■ What is expected
For the data below, tally how many lines contain "instances" and answer only with that tally.
------ Working data
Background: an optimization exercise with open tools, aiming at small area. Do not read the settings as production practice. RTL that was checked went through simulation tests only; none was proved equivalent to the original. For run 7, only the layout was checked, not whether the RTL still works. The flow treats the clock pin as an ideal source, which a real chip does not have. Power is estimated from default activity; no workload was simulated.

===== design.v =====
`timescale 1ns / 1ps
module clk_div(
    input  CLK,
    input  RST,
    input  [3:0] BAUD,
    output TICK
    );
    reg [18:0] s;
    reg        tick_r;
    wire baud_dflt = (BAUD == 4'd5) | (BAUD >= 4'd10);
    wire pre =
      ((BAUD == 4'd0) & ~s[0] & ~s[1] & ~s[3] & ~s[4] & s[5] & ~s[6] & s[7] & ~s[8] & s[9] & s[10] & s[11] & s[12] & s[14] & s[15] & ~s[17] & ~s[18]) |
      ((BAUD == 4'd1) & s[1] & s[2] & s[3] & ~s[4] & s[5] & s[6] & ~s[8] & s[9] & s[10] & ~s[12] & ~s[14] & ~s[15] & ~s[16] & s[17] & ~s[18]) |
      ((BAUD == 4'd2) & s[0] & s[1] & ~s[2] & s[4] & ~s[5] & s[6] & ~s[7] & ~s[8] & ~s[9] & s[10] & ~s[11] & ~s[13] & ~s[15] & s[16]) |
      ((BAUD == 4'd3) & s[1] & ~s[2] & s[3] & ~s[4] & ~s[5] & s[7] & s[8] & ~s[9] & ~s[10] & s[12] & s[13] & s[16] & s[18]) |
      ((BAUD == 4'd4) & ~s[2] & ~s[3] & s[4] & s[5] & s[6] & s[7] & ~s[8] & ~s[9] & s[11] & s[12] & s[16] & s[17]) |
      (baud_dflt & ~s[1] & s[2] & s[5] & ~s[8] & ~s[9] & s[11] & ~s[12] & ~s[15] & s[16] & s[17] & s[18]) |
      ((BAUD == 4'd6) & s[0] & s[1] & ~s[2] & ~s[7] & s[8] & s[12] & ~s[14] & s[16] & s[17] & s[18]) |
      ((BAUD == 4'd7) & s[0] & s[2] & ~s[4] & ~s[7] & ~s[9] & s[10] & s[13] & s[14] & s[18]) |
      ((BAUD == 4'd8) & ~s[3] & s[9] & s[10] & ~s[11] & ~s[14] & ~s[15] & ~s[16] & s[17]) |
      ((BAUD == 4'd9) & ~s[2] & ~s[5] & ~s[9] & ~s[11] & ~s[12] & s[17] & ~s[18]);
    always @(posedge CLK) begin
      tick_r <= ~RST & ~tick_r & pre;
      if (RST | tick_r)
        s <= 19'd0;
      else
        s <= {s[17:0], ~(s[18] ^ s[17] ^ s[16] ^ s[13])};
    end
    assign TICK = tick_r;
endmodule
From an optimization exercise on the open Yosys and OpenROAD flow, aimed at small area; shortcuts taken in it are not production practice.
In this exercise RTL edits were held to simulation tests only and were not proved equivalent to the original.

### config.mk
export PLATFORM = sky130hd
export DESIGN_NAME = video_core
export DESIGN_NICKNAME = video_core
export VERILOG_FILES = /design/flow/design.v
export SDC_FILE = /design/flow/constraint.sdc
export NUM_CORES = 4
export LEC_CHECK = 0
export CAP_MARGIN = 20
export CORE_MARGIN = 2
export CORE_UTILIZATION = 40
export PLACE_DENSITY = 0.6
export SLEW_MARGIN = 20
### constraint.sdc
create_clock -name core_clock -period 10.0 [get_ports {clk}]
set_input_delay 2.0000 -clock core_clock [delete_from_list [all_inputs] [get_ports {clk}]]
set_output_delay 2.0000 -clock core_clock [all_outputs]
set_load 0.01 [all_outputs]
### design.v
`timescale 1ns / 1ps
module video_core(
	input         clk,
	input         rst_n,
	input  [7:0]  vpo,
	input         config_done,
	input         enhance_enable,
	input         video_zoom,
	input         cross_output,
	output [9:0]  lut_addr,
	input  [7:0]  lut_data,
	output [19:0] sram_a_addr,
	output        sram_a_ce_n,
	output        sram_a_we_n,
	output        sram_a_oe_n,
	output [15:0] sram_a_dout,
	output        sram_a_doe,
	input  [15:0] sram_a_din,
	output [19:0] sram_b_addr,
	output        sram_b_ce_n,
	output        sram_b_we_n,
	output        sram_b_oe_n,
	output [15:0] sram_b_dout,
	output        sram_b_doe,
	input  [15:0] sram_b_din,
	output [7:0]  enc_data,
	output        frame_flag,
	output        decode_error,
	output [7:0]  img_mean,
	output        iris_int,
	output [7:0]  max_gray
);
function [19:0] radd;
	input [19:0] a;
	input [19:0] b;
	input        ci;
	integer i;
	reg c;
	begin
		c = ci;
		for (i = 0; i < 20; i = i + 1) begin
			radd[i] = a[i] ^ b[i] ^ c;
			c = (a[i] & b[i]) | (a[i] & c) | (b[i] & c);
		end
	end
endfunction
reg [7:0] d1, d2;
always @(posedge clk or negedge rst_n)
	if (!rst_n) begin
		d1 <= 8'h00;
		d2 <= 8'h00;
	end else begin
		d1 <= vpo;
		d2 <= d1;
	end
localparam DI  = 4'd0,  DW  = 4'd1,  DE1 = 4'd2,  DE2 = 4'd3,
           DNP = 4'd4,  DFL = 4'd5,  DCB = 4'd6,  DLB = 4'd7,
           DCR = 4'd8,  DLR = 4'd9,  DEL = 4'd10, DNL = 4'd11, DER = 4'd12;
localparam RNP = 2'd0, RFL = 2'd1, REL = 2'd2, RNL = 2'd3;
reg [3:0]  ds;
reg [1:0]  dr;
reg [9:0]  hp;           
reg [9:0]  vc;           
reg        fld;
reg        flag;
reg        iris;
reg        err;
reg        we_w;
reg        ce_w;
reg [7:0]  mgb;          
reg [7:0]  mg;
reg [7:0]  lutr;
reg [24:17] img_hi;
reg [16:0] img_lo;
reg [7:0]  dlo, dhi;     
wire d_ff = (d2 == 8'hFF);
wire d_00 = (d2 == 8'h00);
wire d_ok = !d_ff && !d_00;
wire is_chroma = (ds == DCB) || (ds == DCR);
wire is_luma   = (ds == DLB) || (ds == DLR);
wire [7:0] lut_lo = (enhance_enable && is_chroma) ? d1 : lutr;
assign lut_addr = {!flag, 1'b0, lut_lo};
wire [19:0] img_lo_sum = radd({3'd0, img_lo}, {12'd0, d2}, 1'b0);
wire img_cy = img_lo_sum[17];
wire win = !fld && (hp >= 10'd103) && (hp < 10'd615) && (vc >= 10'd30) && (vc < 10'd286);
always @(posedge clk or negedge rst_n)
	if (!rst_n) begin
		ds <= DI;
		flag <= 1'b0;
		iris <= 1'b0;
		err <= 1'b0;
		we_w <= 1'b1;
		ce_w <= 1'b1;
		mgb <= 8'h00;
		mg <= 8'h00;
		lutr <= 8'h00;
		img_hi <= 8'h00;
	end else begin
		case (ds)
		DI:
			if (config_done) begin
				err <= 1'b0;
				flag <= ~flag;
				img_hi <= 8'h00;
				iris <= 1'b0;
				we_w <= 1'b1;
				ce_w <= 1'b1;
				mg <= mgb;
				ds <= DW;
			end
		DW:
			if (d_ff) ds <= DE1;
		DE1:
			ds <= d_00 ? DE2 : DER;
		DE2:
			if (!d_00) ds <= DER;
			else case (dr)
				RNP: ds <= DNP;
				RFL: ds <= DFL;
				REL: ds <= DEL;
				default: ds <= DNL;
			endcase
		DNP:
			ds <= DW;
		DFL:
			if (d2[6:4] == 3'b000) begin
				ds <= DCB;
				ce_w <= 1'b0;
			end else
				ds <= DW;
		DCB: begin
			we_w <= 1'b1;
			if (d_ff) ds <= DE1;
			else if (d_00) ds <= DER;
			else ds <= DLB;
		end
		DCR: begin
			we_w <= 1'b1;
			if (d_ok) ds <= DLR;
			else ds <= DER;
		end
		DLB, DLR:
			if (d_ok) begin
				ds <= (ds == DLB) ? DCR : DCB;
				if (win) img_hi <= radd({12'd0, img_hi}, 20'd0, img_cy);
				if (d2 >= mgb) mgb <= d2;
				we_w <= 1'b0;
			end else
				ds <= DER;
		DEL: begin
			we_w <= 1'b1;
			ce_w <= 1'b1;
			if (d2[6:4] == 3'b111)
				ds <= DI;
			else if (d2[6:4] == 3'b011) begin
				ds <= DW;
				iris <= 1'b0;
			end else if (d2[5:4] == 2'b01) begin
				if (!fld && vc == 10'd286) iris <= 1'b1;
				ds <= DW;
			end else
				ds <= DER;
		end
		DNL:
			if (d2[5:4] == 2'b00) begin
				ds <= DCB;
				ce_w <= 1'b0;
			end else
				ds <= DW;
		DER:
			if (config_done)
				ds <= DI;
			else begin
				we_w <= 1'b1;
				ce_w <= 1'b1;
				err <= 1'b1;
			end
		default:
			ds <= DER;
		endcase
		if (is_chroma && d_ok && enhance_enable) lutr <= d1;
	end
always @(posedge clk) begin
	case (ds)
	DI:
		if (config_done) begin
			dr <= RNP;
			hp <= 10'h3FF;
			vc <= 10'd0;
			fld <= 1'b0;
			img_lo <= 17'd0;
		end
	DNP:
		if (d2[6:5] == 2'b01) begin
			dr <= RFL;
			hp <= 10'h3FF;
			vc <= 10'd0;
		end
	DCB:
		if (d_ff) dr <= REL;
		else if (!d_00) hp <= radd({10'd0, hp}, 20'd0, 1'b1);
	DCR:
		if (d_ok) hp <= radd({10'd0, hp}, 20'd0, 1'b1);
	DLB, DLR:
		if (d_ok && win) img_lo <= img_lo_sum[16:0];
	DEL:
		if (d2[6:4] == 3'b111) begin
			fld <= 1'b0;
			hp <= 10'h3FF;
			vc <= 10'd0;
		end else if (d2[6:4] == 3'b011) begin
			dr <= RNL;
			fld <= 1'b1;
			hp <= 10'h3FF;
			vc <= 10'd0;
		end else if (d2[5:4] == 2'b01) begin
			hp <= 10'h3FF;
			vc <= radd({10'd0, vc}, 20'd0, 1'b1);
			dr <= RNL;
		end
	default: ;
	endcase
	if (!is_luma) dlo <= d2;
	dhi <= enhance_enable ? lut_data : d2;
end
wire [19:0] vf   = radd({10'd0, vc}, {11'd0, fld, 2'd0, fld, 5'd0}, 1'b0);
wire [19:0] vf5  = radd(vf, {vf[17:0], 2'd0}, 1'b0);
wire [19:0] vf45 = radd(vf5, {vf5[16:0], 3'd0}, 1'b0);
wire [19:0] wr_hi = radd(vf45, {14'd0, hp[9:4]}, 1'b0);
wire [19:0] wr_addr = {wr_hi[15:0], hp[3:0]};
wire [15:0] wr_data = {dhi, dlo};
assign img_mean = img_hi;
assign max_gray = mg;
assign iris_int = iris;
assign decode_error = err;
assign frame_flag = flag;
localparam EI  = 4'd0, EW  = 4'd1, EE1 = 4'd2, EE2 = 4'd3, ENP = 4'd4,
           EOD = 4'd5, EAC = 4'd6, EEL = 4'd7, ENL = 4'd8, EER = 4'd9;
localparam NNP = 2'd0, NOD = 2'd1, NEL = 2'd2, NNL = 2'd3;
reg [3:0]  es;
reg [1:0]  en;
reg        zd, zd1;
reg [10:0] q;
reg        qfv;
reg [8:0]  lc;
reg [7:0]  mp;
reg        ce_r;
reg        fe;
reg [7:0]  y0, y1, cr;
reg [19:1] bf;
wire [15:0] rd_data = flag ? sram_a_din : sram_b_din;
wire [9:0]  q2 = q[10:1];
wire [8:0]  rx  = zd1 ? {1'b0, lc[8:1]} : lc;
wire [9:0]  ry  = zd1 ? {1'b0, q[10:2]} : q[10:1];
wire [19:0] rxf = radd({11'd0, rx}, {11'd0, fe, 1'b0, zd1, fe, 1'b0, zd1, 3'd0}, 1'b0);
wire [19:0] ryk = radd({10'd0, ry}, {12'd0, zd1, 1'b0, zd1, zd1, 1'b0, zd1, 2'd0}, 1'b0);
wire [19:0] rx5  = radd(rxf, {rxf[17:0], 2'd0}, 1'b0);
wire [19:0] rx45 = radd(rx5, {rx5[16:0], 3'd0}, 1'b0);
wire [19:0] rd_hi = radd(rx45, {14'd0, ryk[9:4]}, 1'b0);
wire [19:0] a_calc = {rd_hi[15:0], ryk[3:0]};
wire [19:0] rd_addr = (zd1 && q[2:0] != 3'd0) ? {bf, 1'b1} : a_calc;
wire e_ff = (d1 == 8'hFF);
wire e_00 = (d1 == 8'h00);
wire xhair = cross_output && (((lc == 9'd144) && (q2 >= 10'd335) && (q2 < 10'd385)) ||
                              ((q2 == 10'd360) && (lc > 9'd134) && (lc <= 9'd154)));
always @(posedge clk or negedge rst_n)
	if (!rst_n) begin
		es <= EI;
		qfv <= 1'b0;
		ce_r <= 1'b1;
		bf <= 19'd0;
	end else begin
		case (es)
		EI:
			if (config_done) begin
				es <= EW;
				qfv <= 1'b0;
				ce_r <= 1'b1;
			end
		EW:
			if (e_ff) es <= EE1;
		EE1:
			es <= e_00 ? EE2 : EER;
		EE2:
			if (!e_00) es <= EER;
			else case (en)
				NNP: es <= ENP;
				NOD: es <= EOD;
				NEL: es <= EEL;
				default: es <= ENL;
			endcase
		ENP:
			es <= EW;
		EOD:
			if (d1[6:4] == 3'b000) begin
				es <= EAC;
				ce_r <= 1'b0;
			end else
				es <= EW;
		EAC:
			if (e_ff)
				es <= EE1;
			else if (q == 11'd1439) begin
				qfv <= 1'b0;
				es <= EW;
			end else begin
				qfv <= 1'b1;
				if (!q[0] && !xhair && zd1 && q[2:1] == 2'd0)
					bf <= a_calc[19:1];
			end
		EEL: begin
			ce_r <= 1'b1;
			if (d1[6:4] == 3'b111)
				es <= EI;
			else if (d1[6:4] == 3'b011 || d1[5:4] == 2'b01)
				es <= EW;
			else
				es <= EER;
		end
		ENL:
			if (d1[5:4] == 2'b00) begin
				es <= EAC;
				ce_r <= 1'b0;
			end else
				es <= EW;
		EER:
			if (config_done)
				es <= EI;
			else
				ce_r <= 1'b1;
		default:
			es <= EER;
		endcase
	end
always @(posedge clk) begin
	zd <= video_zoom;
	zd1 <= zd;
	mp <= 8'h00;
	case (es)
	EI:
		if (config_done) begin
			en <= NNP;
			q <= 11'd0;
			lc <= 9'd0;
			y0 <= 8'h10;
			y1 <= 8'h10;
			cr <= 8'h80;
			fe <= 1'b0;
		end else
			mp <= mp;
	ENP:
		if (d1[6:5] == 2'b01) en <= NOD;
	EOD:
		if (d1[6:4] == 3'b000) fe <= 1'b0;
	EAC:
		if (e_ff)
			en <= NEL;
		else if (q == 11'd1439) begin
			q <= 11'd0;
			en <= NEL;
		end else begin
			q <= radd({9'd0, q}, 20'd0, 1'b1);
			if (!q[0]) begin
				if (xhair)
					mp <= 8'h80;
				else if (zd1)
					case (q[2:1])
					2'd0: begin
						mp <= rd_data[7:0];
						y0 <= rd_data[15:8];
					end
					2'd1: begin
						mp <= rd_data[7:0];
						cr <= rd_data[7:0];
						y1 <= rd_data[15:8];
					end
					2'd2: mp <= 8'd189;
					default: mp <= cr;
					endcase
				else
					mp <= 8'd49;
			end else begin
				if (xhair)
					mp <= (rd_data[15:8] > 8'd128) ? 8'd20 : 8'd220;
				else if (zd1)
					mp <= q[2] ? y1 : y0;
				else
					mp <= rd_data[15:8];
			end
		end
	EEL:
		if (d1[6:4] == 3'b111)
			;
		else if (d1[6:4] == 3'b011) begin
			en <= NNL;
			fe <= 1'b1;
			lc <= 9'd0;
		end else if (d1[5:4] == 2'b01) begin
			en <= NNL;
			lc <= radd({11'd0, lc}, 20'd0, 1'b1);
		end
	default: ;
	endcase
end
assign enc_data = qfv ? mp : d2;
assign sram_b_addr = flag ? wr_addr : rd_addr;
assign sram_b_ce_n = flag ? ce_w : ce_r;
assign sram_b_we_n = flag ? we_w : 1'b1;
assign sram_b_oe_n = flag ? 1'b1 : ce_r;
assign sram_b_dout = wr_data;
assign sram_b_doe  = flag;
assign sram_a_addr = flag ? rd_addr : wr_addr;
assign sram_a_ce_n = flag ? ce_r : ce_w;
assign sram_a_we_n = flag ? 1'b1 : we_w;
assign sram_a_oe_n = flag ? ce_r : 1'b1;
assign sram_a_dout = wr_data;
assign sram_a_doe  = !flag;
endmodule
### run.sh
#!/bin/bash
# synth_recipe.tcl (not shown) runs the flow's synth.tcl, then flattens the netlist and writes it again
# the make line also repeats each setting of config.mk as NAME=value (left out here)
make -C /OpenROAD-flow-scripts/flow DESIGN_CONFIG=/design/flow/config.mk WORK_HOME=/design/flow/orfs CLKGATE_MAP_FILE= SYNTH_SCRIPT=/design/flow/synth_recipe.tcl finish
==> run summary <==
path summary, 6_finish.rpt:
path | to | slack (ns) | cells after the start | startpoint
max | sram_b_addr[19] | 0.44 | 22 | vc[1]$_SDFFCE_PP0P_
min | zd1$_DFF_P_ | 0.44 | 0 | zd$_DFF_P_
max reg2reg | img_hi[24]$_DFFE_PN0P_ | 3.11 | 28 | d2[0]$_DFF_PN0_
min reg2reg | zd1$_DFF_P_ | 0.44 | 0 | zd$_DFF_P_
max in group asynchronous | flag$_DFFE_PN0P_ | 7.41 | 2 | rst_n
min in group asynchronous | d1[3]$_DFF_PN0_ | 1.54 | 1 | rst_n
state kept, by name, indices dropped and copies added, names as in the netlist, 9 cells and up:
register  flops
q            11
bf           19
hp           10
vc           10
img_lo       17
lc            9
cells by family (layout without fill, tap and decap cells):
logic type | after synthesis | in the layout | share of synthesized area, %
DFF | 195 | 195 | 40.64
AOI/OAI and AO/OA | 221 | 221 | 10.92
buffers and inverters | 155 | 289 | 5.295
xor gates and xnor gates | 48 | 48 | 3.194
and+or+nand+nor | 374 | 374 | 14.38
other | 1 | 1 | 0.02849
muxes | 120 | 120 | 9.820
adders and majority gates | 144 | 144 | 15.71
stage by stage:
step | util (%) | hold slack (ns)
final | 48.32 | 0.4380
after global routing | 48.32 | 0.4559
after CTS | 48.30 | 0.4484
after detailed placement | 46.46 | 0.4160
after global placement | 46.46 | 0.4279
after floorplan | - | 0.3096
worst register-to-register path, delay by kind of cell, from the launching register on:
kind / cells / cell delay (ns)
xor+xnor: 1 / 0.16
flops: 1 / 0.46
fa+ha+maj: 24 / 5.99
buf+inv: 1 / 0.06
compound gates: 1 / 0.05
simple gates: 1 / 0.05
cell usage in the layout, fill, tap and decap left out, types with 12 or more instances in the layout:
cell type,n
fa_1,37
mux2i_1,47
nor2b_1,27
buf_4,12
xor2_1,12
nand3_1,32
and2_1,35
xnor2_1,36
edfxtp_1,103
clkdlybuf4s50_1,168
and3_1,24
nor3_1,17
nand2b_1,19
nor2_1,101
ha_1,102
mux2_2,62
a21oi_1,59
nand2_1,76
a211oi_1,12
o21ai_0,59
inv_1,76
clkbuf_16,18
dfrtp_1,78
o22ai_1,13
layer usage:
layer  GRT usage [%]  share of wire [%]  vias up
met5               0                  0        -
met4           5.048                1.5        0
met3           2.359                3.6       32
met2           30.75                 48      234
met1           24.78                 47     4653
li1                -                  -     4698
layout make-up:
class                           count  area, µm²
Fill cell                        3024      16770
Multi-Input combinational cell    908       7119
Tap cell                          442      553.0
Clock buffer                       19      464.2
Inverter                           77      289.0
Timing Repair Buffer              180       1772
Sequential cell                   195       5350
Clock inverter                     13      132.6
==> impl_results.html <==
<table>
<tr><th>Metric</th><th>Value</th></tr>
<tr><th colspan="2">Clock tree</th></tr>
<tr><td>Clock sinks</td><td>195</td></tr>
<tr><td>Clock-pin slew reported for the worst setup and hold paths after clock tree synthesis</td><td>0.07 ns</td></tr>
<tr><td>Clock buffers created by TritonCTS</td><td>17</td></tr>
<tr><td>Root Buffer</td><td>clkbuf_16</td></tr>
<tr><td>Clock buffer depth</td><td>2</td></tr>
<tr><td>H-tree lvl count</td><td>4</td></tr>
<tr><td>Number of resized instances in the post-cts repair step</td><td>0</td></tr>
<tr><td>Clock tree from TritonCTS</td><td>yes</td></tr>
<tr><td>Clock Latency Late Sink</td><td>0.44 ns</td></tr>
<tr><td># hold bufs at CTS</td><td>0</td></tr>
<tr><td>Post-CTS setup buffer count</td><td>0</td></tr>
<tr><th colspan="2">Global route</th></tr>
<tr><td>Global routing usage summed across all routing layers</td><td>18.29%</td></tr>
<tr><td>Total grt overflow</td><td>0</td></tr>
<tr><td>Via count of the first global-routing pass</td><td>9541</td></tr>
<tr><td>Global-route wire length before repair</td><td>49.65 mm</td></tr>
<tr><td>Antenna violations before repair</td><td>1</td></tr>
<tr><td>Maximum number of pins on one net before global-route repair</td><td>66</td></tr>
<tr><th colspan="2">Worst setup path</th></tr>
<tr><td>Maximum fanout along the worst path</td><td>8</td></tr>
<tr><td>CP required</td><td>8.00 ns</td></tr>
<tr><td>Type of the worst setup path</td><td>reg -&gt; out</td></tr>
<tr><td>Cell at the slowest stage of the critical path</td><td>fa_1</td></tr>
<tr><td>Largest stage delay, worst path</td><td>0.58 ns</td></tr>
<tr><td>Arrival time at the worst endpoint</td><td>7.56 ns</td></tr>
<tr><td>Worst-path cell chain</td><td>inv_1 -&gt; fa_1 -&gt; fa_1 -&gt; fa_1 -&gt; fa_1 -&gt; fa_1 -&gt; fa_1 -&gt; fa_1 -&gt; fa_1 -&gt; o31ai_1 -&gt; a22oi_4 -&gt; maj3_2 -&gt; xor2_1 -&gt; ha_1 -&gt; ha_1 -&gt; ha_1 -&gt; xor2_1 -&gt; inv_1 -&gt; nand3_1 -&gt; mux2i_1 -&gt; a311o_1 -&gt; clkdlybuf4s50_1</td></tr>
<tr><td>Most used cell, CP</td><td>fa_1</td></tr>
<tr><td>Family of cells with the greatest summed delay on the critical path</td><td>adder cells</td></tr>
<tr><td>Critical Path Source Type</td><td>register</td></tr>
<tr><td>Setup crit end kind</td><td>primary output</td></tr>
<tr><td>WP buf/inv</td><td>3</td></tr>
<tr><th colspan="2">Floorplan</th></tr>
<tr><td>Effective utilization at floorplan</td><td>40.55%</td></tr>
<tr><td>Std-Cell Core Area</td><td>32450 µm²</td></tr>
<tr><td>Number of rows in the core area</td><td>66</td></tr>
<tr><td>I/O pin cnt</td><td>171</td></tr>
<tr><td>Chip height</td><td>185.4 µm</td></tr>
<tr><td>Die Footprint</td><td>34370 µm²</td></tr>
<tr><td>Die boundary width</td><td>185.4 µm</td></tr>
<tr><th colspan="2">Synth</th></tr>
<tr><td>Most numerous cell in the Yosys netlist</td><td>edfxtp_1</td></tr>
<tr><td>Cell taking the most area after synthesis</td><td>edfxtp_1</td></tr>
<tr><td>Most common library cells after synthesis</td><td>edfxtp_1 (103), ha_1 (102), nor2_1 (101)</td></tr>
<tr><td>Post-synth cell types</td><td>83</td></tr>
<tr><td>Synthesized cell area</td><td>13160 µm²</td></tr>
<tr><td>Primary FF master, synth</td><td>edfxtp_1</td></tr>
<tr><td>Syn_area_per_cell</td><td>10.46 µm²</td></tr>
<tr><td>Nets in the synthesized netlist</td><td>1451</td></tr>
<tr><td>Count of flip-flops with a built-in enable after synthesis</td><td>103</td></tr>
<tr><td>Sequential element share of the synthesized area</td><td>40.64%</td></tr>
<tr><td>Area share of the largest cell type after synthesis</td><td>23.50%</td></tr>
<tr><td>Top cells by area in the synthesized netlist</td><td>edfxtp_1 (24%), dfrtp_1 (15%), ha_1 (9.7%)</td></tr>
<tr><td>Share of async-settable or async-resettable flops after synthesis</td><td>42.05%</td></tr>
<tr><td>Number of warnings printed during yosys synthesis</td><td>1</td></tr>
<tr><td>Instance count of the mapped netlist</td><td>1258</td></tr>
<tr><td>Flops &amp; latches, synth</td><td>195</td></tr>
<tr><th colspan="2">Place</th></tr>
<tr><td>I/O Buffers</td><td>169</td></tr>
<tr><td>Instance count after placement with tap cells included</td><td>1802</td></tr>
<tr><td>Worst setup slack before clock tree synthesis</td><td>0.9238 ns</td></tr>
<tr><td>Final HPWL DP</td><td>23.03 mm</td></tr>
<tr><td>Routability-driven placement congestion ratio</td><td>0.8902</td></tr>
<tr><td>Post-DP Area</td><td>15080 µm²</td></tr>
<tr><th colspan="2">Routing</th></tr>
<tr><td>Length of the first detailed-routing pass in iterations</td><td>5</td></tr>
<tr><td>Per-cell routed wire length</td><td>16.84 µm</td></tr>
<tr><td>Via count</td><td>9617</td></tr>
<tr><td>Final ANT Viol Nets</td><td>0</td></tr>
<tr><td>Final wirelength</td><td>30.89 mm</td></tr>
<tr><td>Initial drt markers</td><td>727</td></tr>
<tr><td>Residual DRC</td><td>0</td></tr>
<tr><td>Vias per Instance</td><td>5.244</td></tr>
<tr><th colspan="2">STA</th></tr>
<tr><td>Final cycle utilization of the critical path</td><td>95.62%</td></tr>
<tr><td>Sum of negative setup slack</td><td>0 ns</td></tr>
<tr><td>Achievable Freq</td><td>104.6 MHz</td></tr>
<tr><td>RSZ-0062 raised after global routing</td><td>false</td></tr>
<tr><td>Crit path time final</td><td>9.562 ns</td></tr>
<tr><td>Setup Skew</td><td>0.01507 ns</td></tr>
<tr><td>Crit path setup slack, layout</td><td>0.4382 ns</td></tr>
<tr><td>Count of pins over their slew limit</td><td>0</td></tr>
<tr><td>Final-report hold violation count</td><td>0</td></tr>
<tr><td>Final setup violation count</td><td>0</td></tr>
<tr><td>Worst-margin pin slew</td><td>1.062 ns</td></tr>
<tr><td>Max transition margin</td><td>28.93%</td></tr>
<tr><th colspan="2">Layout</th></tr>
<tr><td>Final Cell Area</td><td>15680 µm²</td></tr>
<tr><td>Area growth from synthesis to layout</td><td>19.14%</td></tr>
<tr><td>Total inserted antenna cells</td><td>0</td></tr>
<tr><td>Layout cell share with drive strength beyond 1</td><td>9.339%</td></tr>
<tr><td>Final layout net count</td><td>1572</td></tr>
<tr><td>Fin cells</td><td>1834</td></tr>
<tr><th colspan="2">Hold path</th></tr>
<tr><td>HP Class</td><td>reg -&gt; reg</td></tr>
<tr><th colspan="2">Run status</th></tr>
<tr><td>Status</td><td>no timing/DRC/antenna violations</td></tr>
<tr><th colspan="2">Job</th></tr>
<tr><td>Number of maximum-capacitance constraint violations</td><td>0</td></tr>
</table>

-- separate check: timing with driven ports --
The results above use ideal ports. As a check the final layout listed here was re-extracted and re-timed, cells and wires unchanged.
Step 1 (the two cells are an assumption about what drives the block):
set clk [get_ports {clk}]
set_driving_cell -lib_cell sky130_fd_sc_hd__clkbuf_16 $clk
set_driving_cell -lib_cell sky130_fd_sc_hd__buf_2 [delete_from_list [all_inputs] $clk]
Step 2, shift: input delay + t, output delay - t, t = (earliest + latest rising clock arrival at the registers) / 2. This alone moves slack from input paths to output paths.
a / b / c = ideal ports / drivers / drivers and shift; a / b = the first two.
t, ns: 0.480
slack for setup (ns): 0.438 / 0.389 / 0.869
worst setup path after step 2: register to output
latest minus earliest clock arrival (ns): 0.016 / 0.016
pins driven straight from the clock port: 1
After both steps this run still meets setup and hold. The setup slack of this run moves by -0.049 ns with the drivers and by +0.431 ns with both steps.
------------
■ Solution
2